PRINTEMPS 2011 à l'ESPACE EUROPEEN POUR LA SCULPTURE (EES asbl)

SAYNETTES CAMPAGNARDES

Il était une fois… Non . Il est toujours un homme des arbres et des prairies, à la rencontre de l’humain et de l’animal. Des fois, les nuages le mettent en rêve. Il regarde les paysages de haut, pas de très haut afin de voir les détails jusqu’aux mouvements de respiration de tout ce qui est vivant : humain, animal et végétal . Qu’est-ce que l’homme - plus souvent la femme - , la bête - en général la vache - et le paysage - bois, prairies, vergers - peuvent bien se raconter. Roland lève le voile dans ses ateliers installés dans un château dont quelques murs sont en pierre mosane. Son langage est surtout en plâtre, un alphabet qui se travaille facilement et qui est mobile, plus que le bois et le bronze auquel quelques chapitres sont également consacrés. A vrai dire, ce ne sont pas des chapitres mais des sculptures, grandes ou petites, qui sont des saynettes .

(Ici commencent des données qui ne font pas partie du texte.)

### src/rtl/mul_booth_r4.sv
// mul_booth_r4: sequential radix-4 Booth multiplier for RV32M MUL/MULH/MULHSU/MULHU
module mul_booth_r4 #(
  parameter int DW = 32
) (
  input  logic          clk,
  input  logic          rst,
  input  logic          start,
  input  logic [1:0]    op,
  input  logic [DW-1:0] multiplicand,
  input  logic [DW-1:0] multiplier,
  output logic          busy,
  output logic          done,
  output logic [DW-1:0] result
);
  localparam int N  = (DW + 2) / 2;
  localparam int CW = $clog2(N);
  typedef enum logic [1:0] {IDLE, RUN, DONE} state_t;
  state_t          state_q, state_d;
  logic [CW-1:0]   cnt_q, cnt_d;
  logic [1:0]      op_q, op_d;
  logic [DW+1:0]   mcand_q, mcand_d;
  logic [DW+2:0]   mplier_q, mplier_d;
  logic [2*DW-1:0] acc_q, acc_d, pp_w;
  logic [DW-1:0]   result_q, result_d;
  logic [DW+2:0]   m1, m2, pp;
  logic            last, mcand_s, mplier_s;
  // Accumulator keeps only the low 2*DW product bits; higher bits never reach the result.
  always_comb begin
    m1       = {mcand_q[DW+1], mcand_q};
    m2       = {mcand_q, 1'b0};
    pp       = (mplier_q[2:0] == 3'b001 || mplier_q[2:0] == 3'b010) ? m1 :
               (mplier_q[2:0] == 3'b011) ? m2 :
               (mplier_q[2:0] == 3'b100) ? -m2 :
               (mplier_q[2:0] == 3'b101 || mplier_q[2:0] == 3'b110) ? -m1 : '0;
    pp_w     = {{(DW-3){pp[DW+2]}}, pp} << {cnt_q, 1'b0};
    last     = cnt_q == CW'(N - 1);
    mcand_s  = ~&op & multiplicand[DW-1];
    mplier_s = ~op[1] & multiplier[DW-1];
    state_d  = state_q;
    cnt_d    = cnt_q;
    op_d     = op_q;
    mcand_d  = mcand_q;
    mplier_d = mplier_q;
    acc_d    = acc_q;
    result_d = result_q;
    case (state_q)
      IDLE: if (start) begin
        state_d  = RUN;
        op_d     = op;
        mcand_d  = {{2{mcand_s}}, multiplicand};
        mplier_d = {{2{mplier_s}}, multiplier, 1'b0};
        acc_d    = '0;
        cnt_d    = '0;
      end
      RUN: begin
        acc_d    = acc_q + pp_w;
        mplier_d = mplier_q >> 2;
        cnt_d    = last ? '0 : cnt_q + CW'(1);
        state_d  = last ? DONE : RUN;
        result_d = !last ? result_q : (op_q == 2'b00) ? acc_d[DW-1:0] : acc_d[2*DW-1:DW];
      end
      DONE:    state_d = IDLE;
      default: state_d = IDLE;
    endcase
  end
  always_ff @(posedge clk) begin
    if (rst) begin
      state_q  <= IDLE;
      cnt_q    <= '0;
      op_q     <= '0;
      mcand_q  <= '0;
      mplier_q <= '0;
      acc_q    <= '0;
      result_q <= '0;
    end else begin
      state_q  <= state_d;
      cnt_q    <= cnt_d;
      op_q     <= op_d;
      mcand_q  <= mcand_d;
      mplier_q <= mplier_d;
      acc_q    <= acc_d;
      result_q <= result_d;
    end
  end
  assign busy   = state_q != IDLE;
  assign done   = state_q == DONE;
  assign result = result_q;
endmodule

### config.mk
export PLATFORM = sky130hd
export DESIGN_NAME = mul_booth_r4
export DESIGN_NICKNAME = d
export VERILOG_FILES = /design/src/rtl/mul_booth_r4.sv
export SDC_FILE = /design/constraint.sdc
export NUM_CORES = 1
export LEC_CHECK = 0
export ABC_CLOCK_PERIOD_IN_PS = 13880
export BUFFER_PORTS_ARGS = -buffer_cell sky130_fd_sc_hd__buf_2
export CELL_PAD_IN_SITES_DETAIL_PLACEMENT = 1
export CELL_PAD_IN_SITES_GLOBAL_PLACEMENT = 1
export CORE_MARGIN = 2
export CORE_UTILIZATION = 49
export DETAILED_ROUTE_END_ITERATION = 6
export PLACE_DENSITY_LB_ADDON = 0.1
export RECOVER_POWER = 25
export SLEW_MARGIN = 20
export SYNTH_ARGS = -nofsm -noshare
export SYNTH_HDL_FRONTEND = slang
export SYNTH_SLANG_ARGS = --single-unit
### constraint.sdc
create_clock -name clk -period 13.88 [get_ports clk]
set_input_delay 3.47 -clock clk [delete_from_list [all_inputs] [get_ports clk]]
set_output_delay 3.47 -clock clk [all_outputs]
set_load 0.005 [all_outputs]
==> impl_metrics.env, run 1 <==
export IMPL_synth_top_area_frac=0.236
export IMPL_critPathArrivalTime_ns=8.62
export IMPL_fp_dieArea_um2=31200
export IMPL_layout_worst_path_cycle_share=0.596
export IMPL_postRouteAntennaNets=0
export IMPL_synth_area_leader_cell="dfxtp_1"
export IMPL_fin_tns_setup_ns=0
export IMPL_dieWidth_um=177
export IMPL_cts_resized=0
export IMPL_drt_iter0_markers=2057
export IMPL_multiInputGateArea_um2=10300
export IMPL_cts_root_buf="clkbuf_16"
export IMPL_power_density_nw_per_um2=118
export IMPL_hp_class="flip-flop to flip-flop"
export IMPL_cts_setup_buffers=0
export IMPL_rsz0062_at_grt="no"
export IMPL_drcViolationCount=0
export IMPL_syn_to_final_growth_pct=7.95
export IMPL_netlist_top_cells_area="dfxtp_1 (24%), nand2_1 (8.1%), a21oi_1 (7.3%)"
export IMPL_place_congestion=1.04
export IMPL_synth_warnings=0
export IMPL_run_status="complete, but fails checks"
export IMPL_overflow=0
export IMPL_relSlewSlack=-1.32
export IMPL_syn_inst=2057
export IMPL_seq_area_frac_synth=0.236
export IMPL_syn_cell_area_um2=14600
export IMPL_core_um2=29500
export IMPL_numCtsBuffers=17
export IMPL_p_total_mw=1.86
export IMPL_die_y_um=177
export IMPL_num_rows=63
export IMPL_drt_pass1_iter_count=6
export IMPL_io_buffer_count=102
export IMPL_failed_checks="capacitance limit, slew limit"
export IMPL_grt_max_degree=78
export IMPL_final_layout_size_suffix_gt1_frac=0.0956
export IMPL_cts_buffer_depth=2
export IMPL_hpwl_mm=44.6
export IMPL_vias_per_cell=6.83
export IMPL_leakage_nw=6.42
export IMPL_vias=16600
export IMPL_tritoncts="built"
export IMPL_cts_max_level=4
export IMPL_max_cap_violations=3
export IMPL_wire_per_inst_um=25.1
export IMPL_period_needed_ns=8.27
export IMPL_met1_usage=0.565
export IMPL_nNetsFinal=2163
export IMPL_grt_pass1_wl_mm=94.5
export IMPL_synth_edf_count=0
export IMPL_path_class="primary input to flip-flop"
export IMPL_ys_flop_type="dfxtp_1"
export IMPL_first_global_vias=16000
export IMPL_critical_path_required_ns=14.22
export IMPL_ys_seq_elements=172
export IMPL_cp_start_kind="primary input"
export IMPL_worst_clock_skew_ns=0.0196
export IMPL_cts_sinks=172
export IMPL_layout_commonest_cell="nand2_1"
export IMPL_cts_hold_buffers_added=0
export IMPL_seqCellArea_um2=3440
export IMPL_fmax_ghz=0.121
export IMPL_initial_core_util=0.495
export IMPL_grtUsageMet2=0.577
export IMPL_synthesis_nets=2193
export IMPL_syn_area_per_cell_um2=7.09
export IMPL_mostFrequentLayoutCells="nand2_1 (312), a21oi_1 (212), nor2_1 (189)"
export IMPL_io_pins=103
export IMPL_finalSetupViolations=0
export IMPL_clock_latency_ns=0.47
export IMPL_synthArstFlopShare=0
export IMPL_tightest_slew_ns=3.47
export IMPL_cp_end_kind="flip-flop"
export IMPL_routed_wl_mm=61.1
export IMPL_top_usage_layer="met2"
export IMPL_path_clk_slew_ns=0.08
export IMPL_cp_max_fo=67
export IMPL_synth_distinct_cells=80
export IMPL_vdd_drop_max_v=0.000109
export IMPL_maxSlewViolCount=195
export IMPL_grt_use_met3=0.0685
export IMPL_hold_viol_final=0
export IMPL_gr_usage_all_layers=0.389
export IMPL_antenna_found_initial=1
export IMPL_fill_cells=3798
==> synthesized netlist by cell type, types with 15 or more instances <==
library cell  number
a211oi_1          19
a21o_1            32
a21oi_1          212
a22o_1            23
a311oi_1          37
a31oi_1           26
and3_1            15
buf_1             21
clkbuf_1         147
dfxtp_1          172
ha_1              66
inv_1             39
mux2_2            23
mux2i_1           46
nand2_1          313
nand3_1           72
nand4_1           27
nor2_1           191
nor3_1            36
nor4_1            15
o211ai_1          15
o21ai_0          135
o22ai_1           28
o31ai_1           18
or3_1             15
xnor2_1           55
xor2_1            27
==> registers in the layout, summed over array words and instances (netlist names) <==
name and cells:
acc_q 64, mplier_q 34, mcand_q 33, result 32
cnt_q 5, op_q 2, state_q 2
==> logic make-up (layout without fill, tap and decap cells) <==
logic type               count (synthesis)  count (layout)  synth area share
AND/OR/NAND/NOR                        754             754             0.231
AO/OA/AOI/OAI                          683             683             0.303
buffers and inverters                  219             202            0.0581
flip-flops                             172             172             0.236
XOR/XNOR                                82              82            0.0493
multiplexers                            78              78            0.0627
adder cells (fa/ha/maj)                 69              69            0.0594
other                                    0               1                 0
==> metrics by stage <==
stage / std cells / utilization / hold slack (ns) / area [µm²] / setup WS (ns)
after floorplan: 2057 / - / 0.444 / 14600 / 7.56
after global placement: 2398 / 0.513 / 0.431 / 15100 / 6.40
after detailed placement: 2398 / 0.513 / 0.442 / 15100 / 6.39
after CTS: 2430 / 0.535 / 0.462 / 15800 / 6.32
after global routing: 2430 / 0.534 / 0.491 / 15700 / 5.29
final: 2431 / 0.534 / 0.458 / 15700 / 5.61
==> power breakdown <==
part / internal, mW / switching (mW) / leakage [nW]
Sequential: 0.524 / 0.0331 / 1.40
Clock: 0.280 / 0.261 / 0.310
Combinational: 0.252 / 0.513 / 4.71
Total: 1.06 / 0.808 / 6.42
==> cell type report <==
type | count | share of cell area
multi-input combinational | 1666 | 0.656
inverter | 41 | 0.00978
sequential | 172 | 0.219
tap | 390 | 0.0310
timing repair buffer | 129 | 0.0430
clock inverter | 15 | 0.0140
antenna | 1 | 0.000159
clock buffer | 17 | 0.0270
==> path summary, 6_finish.rpt <==
| check | slack (ns) | depth (start not counted) | from | endpoint |
|---|---|---|---|---|
| hold reg to reg | 0.46 | 2 | result[15] | result[15] |
| setup / recovery | 5.61 | 5 | rst | result[27] |
| setup reg to reg | 6.13 | 26 | mcand_q[0] | result[28] |
| hold / removal | 0.46 | 2 | result[15] | result[15] |
==> layer usage <==
| metal | part of all wire | wire, µm | vias to the layer above |
|---|---|---|---|
| met3 | 0.083 | 5090 | 138 |
| met4 | 0.028 | 1730 | 2 |
| met5 | 0.00021 | 13 | - |
| met1 | 0.46 | 28000 | 8243 |
| li1 | - | - | 7446 |
| met2 | 0.43 | 26300 | 772 |
==> critical path: stages <==
cell	delay, ns
clkbuf_1	2.41
clkbuf_1	1.87
nor2_2	0.03
buf_4	0.37
a221o_1	0.40
(Power assumes the default switching activity.)
==> run 2, diff against run 1 <==
- ABC_AREA: not set -> 1
- ABC_CLOCK_PERIOD_IN_PS: 13880 -> 7000
- CORE_UTILIZATION: 49 -> 39
- clock period: 13.88 -> 7 ns (I/O delays scaled with it)
==> run 2 against run 1 <==
Net effect: the run still ends with capacitance limit, slew limit left; setup slack got worse by 4.8 ns; global-route usage is 6.0 points lower; sequential power increased by 99%; non-clock buffer count down 9; power increased by 100%; wire length grew 4.2%; clock power up 87%; synthesized cell count is 20% higher; largest power group unchanged; highest routed layer unchanged.
==> impl_metrics.env, run 2 <==
export IMPL_tritoncts="built"
export IMPL_hpwl_mm=50.0
export IMPL_synthesis_nets=2604
export IMPL_vias_per_cell=5.69
export IMPL_die_y_um=199
export IMPL_path_clk_slew_ns=0.07
export IMPL_run_status="complete, but fails checks"
export IMPL_worst_clock_skew_ns=0.0184
export IMPL_overflow=0
export IMPL_drcViolationCount=0
export IMPL_ys_seq_elements=172
export IMPL_cp_start_kind="flip-flop"
export IMPL_synth_mux_area_frac=0.00135
export IMPL_critPathMaxStageDelay_ns=0.54
export IMPL_postRouteAntennaNets=0
export IMPL_max_cap_violations=1
export IMPL_layout_commonest_cell="nand2_1"
export IMPL_cts_resized=0
export IMPL_synth_distinct_cells=61
export IMPL_dpl_cell_count=2982
export IMPL_vias=17200
export IMPL_syn_cell_area_um2=14800
export IMPL_fill_cells=5183
export IMPL_cts_sinks=172
export IMPL_grt_max_degree=80
export IMPL_fin_tns_setup_ns=0
export IMPL_gr_usage_all_layers=0.329
export IMPL_syn_inst=2468
export IMPL_synth_compound_area_frac=0.233
export IMPL_layout_worst_path_cycle_share=0.884
export IMPL_hold_viol_final=0
export IMPL_cts_max_level=4
export IMPL_syn_to_final_growth_pct=9.35
export IMPL_period_needed_ns=6.19
export IMPL_synth_edf_count=0
export IMPL_clock_latency_ns=0.50
export IMPL_cp_end_kind="flip-flop"
export IMPL_tightest_slew_ns=2.26
export IMPL_antenna_found_initial=4
export IMPL_wire_per_inst_um=21.1
export IMPL_rsz0062_at_grt="no"
export IMPL_failed_checks="capacitance limit, slew limit"
export IMPL_largest_register_ff_count=64
export IMPL_num_rows=71
export IMPL_relSlewSlack=-0.507
export IMPL_first_global_vias=17000
export IMPL_cts_hold_buffers_added=0
export IMPL_fin_cells=3018
export IMPL_synthAdderAreaFrac=0.0571
export IMPL_critPathArrivalTime_ns=6.53
export IMPL_final_layout_size_suffix_gt1_frac=0.0827
export IMPL_fmax_ghz=0.162
export IMPL_fp_dieArea_um2=39500
export IMPL_synth_area_leader_cell="dfxtp_1"
export IMPL_cp_max_fo=26
export IMPL_syn_area_per_cell_um2=6.00
export IMPL_io_buffer_count=102
export IMPL_synth_xor_area_frac=0.0361
export IMPL_critical_path_required_ns=7.34
export IMPL_netlist_top_cells_area="dfxtp_1 (23%), nand2_1 (16%), nand3_1 (7.4%)"
export IMPL_routed_wl_mm=63.7
export IMPL_drt_iter0_markers=1525
export IMPL_mostFrequentLayoutCells="nand2_1 (630), inv_1 (220), nand3_1 (218)"
export IMPL_maxSlewViolCount=64
export IMPL_initial_core_util=0.395
export IMPL_nNetsFinal=2626
export IMPL_grt_pass1_wl_mm=98.5
export IMPL_synth_warnings=0
export IMPL_place_congestion=0.990
export IMPL_leakage_nw=7.15
export IMPL_top_register="acc_q"
export IMPL_crit_slowest_cell="xnor2_1"
export IMPL_numCtsBuffers=17
export IMPL_synth_top_area_frac=0.233
export IMPL_ys_flop_type="dfxtp_1"
export IMPL_path_class="flip-flop to flip-flop"
export IMPL_cts_buffer_depth=2
export IMPL_dieWidth_um=199
export IMPL_finalSetupViolations=0
export IMPL_cts_root_buf="clkbuf_16"
export IMPL_synthArstFlopShare=0
export IMPL_synth_commonest_cells="nand2_1 (632), inv_1 (222), nor2_1 (219), nand3_1 (218), a21oi_1 (217)"
export IMPL_hp_class="flip-flop to flip-flop"
export IMPL_synth_simple_area_share=0.348
export IMPL_power_density_nw_per_um2=230
export IMPL_core_um2=37500
export IMPL_seq_area_frac_synth=0.233
export IMPL_synth_top_family_by_area="simple AND/OR/NAND/NOR gates"
export IMPL_io_pins=103
export IMPL_top_regs="acc_q: 64 flops, mplier_q: 34 flops, mcand_q: 33 flops"
export IMPL_vdd_drop_max_v=0.000226
export IMPL_synth_most_common_cell="nand2_1"
export IMPL_drt_pass1_iter_count=5
export IMPL_cts_setup_buffers=0
==> run 2: cell type report <==
| cell class | count | area [µm²] | area share |
|---|---|---|---|
| clock buffers | 19 | 433 | 0.0267 |
| inverters | 237 | 891 | 0.0550 |
| multi-input cells | 1942 | 10000 | 0.619 |
| repair buffers | 120 | 608 | 0.0376 |
| flip-flops and latches | 172 | 3440 | 0.213 |
| clock inverters | 13 | 146 | 0.00904 |
| diodes | 4 | 10.0 | 0.000618 |
| well taps | 511 | 639 | 0.0395 |
==> run 2: routing by layer <==
| layer | GRT usage | vias to the layer above | share of wire |
|---|---|---|---|
| met2 | 0.492 | 454 | 0.42 |
| met1 | 0.469 | 8350 | 0.49 |
| met3 | 0.0832 | 61 | 0.079 |
| li1 | - | 8318 | - |
| met5 | 0 | - | 0.00011 |
| met4 | 0.0766 | 2 | 0.014 |
==> run 2: logic make-up (layout without fill, tap and decap cells) <==
kind of cell,count (synthesis),after routing
buf+inv,354,389
simple gates,1194,1194
flops,172,172
fa+ha+maj,67,67
compound gates,618,618
xor+xnor,61,61
other cells,0,4
mux,2,2
==> run 2: path summary, 6_finish.rpt <==
kind	startpoint	endpoint	slack (ns)	depth (start not counted)
worst min register to register	result[1]	result[1]	0.46	2
worst min-delay path	result[1]	result[1]	0.46	2
worst max-delay path	mplier_q[2]	acc_q[50]	0.81	27
worst max register to register	mplier_q[2]	acc_q[50]	0.81	27
==> run 2: critical path, delay by kind of cell (launching register included) <==
kind            cells  cell delay (ns)
compound gates     13             2.48
buf+inv             4             0.90
simple gates        8             1.20
fa+ha+maj           1             0.40
xor+xnor            1             0.54
flops               1             0.50
==> run 2: report_power, final <==
group	switching [mW]	total, mW	internal, mW
sequential	0.0657	1.11	1.05
clock	0.507	1.01	0.507
combinational	1.14	1.60	0.457
total	1.71	3.72	2.01
==> run 2: per-stage QoR <==
step | util | setup WS (ns) | hold slack [ns] | area [µm²] | power [mW]
5_1_grt | 0.432 | 0.322 | 0.474 | 16200 | 3.94
4_1_cts | 0.433 | 1.06 | 0.459 | 16200 | 3.71
3_3_place_gp | 0.417 | 1.14 | 0.431 | 15600 | 2.66
3_5_place_dp | 0.417 | 1.09 | 0.441 | 15600 | 2.68
2_1_floorplan | - | 3.15 | 0.445 | 14800 | 2.15
6_report | 0.432 | 0.809 | 0.457 | 16200 | 3.72
==> run 3, diff against run 2 <==
- CORE_ASPECT_RATIO: not set -> 2
- MAX_ROUTING_LAYER: not set -> met4
==> run 3 against run 2 <==
Net effect: the run ends with DRC, capacitance limit, slew limit left; clock power increased by 5%; non-clock buffer count unchanged; first-iteration DRC count decreased by 22%; via count decreased by 1.7%; sequential power about the same; clock skew about the same; final cell count decreased by 1.7%; power increased by 0.29%; critical path type unchanged; largest cell class unchanged; highest routed layer is now met4.
==> impl_metrics.env, run 3 (same netlist as run 2, synthesis figures left out) <==
export IMPL_run_status="complete, but fails checks"
export IMPL_failed_checks="DRC, capacitance limit, slew limit"
export IMPL_cts_hold_buffers_added=0
export IMPL_final_util=0.429
export IMPL_postRouteAntennaNets=0
export IMPL_leakage_nw=7.18
export IMPL_max_cap_violations=3
export IMPL_drt_iter0_markers=1183
export IMPL_relSlewSlack=-1.65
export IMPL_tritoncts="built"
export IMPL_placed_area_um2=15600
export IMPL_r2r_start="mplier_q[0]"
export IMPL_cts_sinks=172
export IMPL_mostFrequentLayoutCells="nand2_1 (630), inv_1 (221), nand3_1 (218)"
export IMPL_hold_viol_final=0
export IMPL_path_class="flip-flop to flip-flop"
export IMPL_cts_max_level=4
export IMPL_top_register="acc_q"
export IMPL_numCtsBuffers=17
export IMPL_worst_clock_skew_ns=0.0180
export IMPL_critPathArrivalTime_ns=6.21
export IMPL_grt_max_degree=77
export IMPL_crit_path_start="mplier_q[0]"
export IMPL_min_from="result[24]"
export IMPL_routed_wl_mm=62.1
export IMPL_rsz0062_at_grt="no"
export IMPL_finalSetupViolations=0
export IMPL_gr_usage_all_layers=0.324
export IMPL_nNetsFinal=2626
export IMPL_tightest_slew_ns=3.97
export IMPL_io_buffer_count=102
export IMPL_vias_per_cell=5.69
export IMPL_drt_pass1_iter_count=7
export IMPL_grt_pass1_wl_mm=96.8
export IMPL_fin_tns_setup_ns=0
export IMPL_initial_core_util=0.393
export IMPL_cts_root_buf="clkbuf_16"
export IMPL_clock_latency_ns=0.48
export IMPL_num_rows=101
export IMPL_syn_to_final_growth_pct=9.20
export IMPL_path_clk_slew_ns=0.09
export IMPL_cp_common_cell="nand2_1"
export IMPL_top_regs="acc_q: 64 flops, mplier_q: 34 flops, mcand_q: 33 flops"
export IMPL_final_layout_size_suffix_gt1_frac=0.0859
export IMPL_cts_resized=0
export IMPL_fmax_ghz=0.171
export IMPL_overflow=0
export IMPL_vdd_drop_max_v=0.000178
export IMPL_cp_max_fo=26
export IMPL_io_pins=103
export IMPL_core_um2=37700
export IMPL_period_needed_ns=5.86
export IMPL_power_density_nw_per_um2=231
export IMPL_hpwl_mm=48.6
export IMPL_layout_commonest_cell="nand2_1"
export IMPL_cp_start_kind="flip-flop"
export IMPL_first_global_vias=16900
export IMPL_place_congestion=1.01
export IMPL_maxSlewViolCount=180
export IMPL_cts_setup_buffers=0
export IMPL_finalInstanceArea_um2=16200
export IMPL_largest_register_ff_count=64
export IMPL_hp_class="flip-flop to flip-flop"
export IMPL_layout_worst_path_cycle_share=0.837
export IMPL_drcViolationCount=3
export IMPL_cts_buffer_depth=2
export IMPL_wire_per_inst_um=20.9
export IMPL_die_y_um=280
export IMPL_vias=16900
export IMPL_crit_slowest_cell="nor2_1"
export IMPL_dieWidth_um=142
export IMPL_critical_path_required_ns=7.35
export IMPL_antenna_found_initial=0
export IMPL_antenna_cells=0
export IMPL_critPathMaxStageDelay_ns=0.47
export IMPL_fp_dieArea_um2=39600
export IMPL_cp_end_kind="flip-flop"
-- run 3: changes by cell type in the layout (fill, tap and decap cells not counted), moves of 2 or more --
cell and delta:
buf_2 +6, clkbuf_1 -7, clkinvlp_4 +2, diode_2 -4
-- run 3: layer usage --
metal,vias up,track usage,part of all wire
met5,-,-,0
met4,0,0.125,0.039
met3,85,0.0362,0.042
met2,442,0.545,0.48
met1,8066,0.396,0.44
li1,8292,-,-
-- run 3: final timing paths --
path	endpoint	slack (ns)	depth (start not counted)
setup / recovery	acc_q[50]	1.14	28
hold / removal	result[24]	0.45	2
setup reg to reg	acc_q[50]	1.14	28
hold reg to reg	result[24]	0.45	2
-- run 3: worst max-delay path: cells and delay by family (launching register included) --
family,cells,cell delay (ns)
flops,1,0.35
buf+inv,4,0.92
compound gates,11,2.33
xor+xnor,1,0.27
simple gates,11,1.48
fa+ha+maj,1,0.37
-- run 3: power breakdown --
part | total [mW] | switching (mW) | internal (mW)
sequential | 1.11 | 0.0652 | 1.05
combinational | 1.56 | 1.11 | 0.459
clock | 1.06 | 0.506 | 0.552
total | 3.73 | 1.68 | 2.06
-- run 3: layout make-up --
cell class                      instances  area (µm²)
Sequential cell                       172        3450
Tap cell                              463         579
Fill cell                            5210       21500
Timing Repair Buffer                  120         612
Multi-Input combinational cell       1942       10000
Inverter                              237         891
Clock inverter                         14         175
Clock buffer                           18         439
-- run 3: stage by stage --
step                      setup WS [ns]  hold slack [ns]  total power, mW  cells
after global routing              0.646            0.480             3.94   2966
after detailed placement           1.25            0.435             2.67   2934
after global placement             1.28            0.437             2.66   2934
after CTS                          1.19            0.454             3.74   2966
final                              1.14            0.453             3.73   2966
after floorplan                    3.15            0.445             2.15   2468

Il arrive que Roland s’occupe de ses pommes, des milliers, des millions . C’est le fruit qui a causé le péché d’Adam dans le paradis terrestre . C’est Pâris qui donna la pomme à Vénus afin qu’elle l’emporte en beauté sur les autres femmes. Ces femmes sont dans les sculptures de Roland. Où est ce Roland qui se cache derrière elles, en vétérinaire qui soigne les animaux? Peut-être est-ce un autoportrait .
Même là , des malheurs arrivent, comme la vache morte foudroyée . On a envie de crier sur la sculpture funéraire comme l’aigle sur un rocher, comme “ Zieke - Mieke” ou “ Mal au Dos” ou “Faire la Vache” Toutes les sculptures en plâtre ont un “Mars” dans le ventre. C’est une récompense pour le môme qui a bien travaillé. Qui sait, mais il y a de quoi en douter, car l’intention de l’artiste est ailleurs. “Mars” continue à faire le tour du monde. Quelle promotion! Il en faudrait de même pour l’art . En plus, les créateurs de “Mars” sont devenus très riches grâce à leur “oeuvre " La relation entre l’homme et l’animal est émouvante. Les sculptures de Roland ont aussi la vocation de créer un dialogue entre le monde paysan et la trépidance urbaine. Son intention est simplement utopique avec des connotations naïves dans des méandres académiques . L’enfant et l’intellectuel se rencontrent en particulier dans des images peintes sur les sculptures. Un délice à partager dans l’intimité de l’amour et de l’art.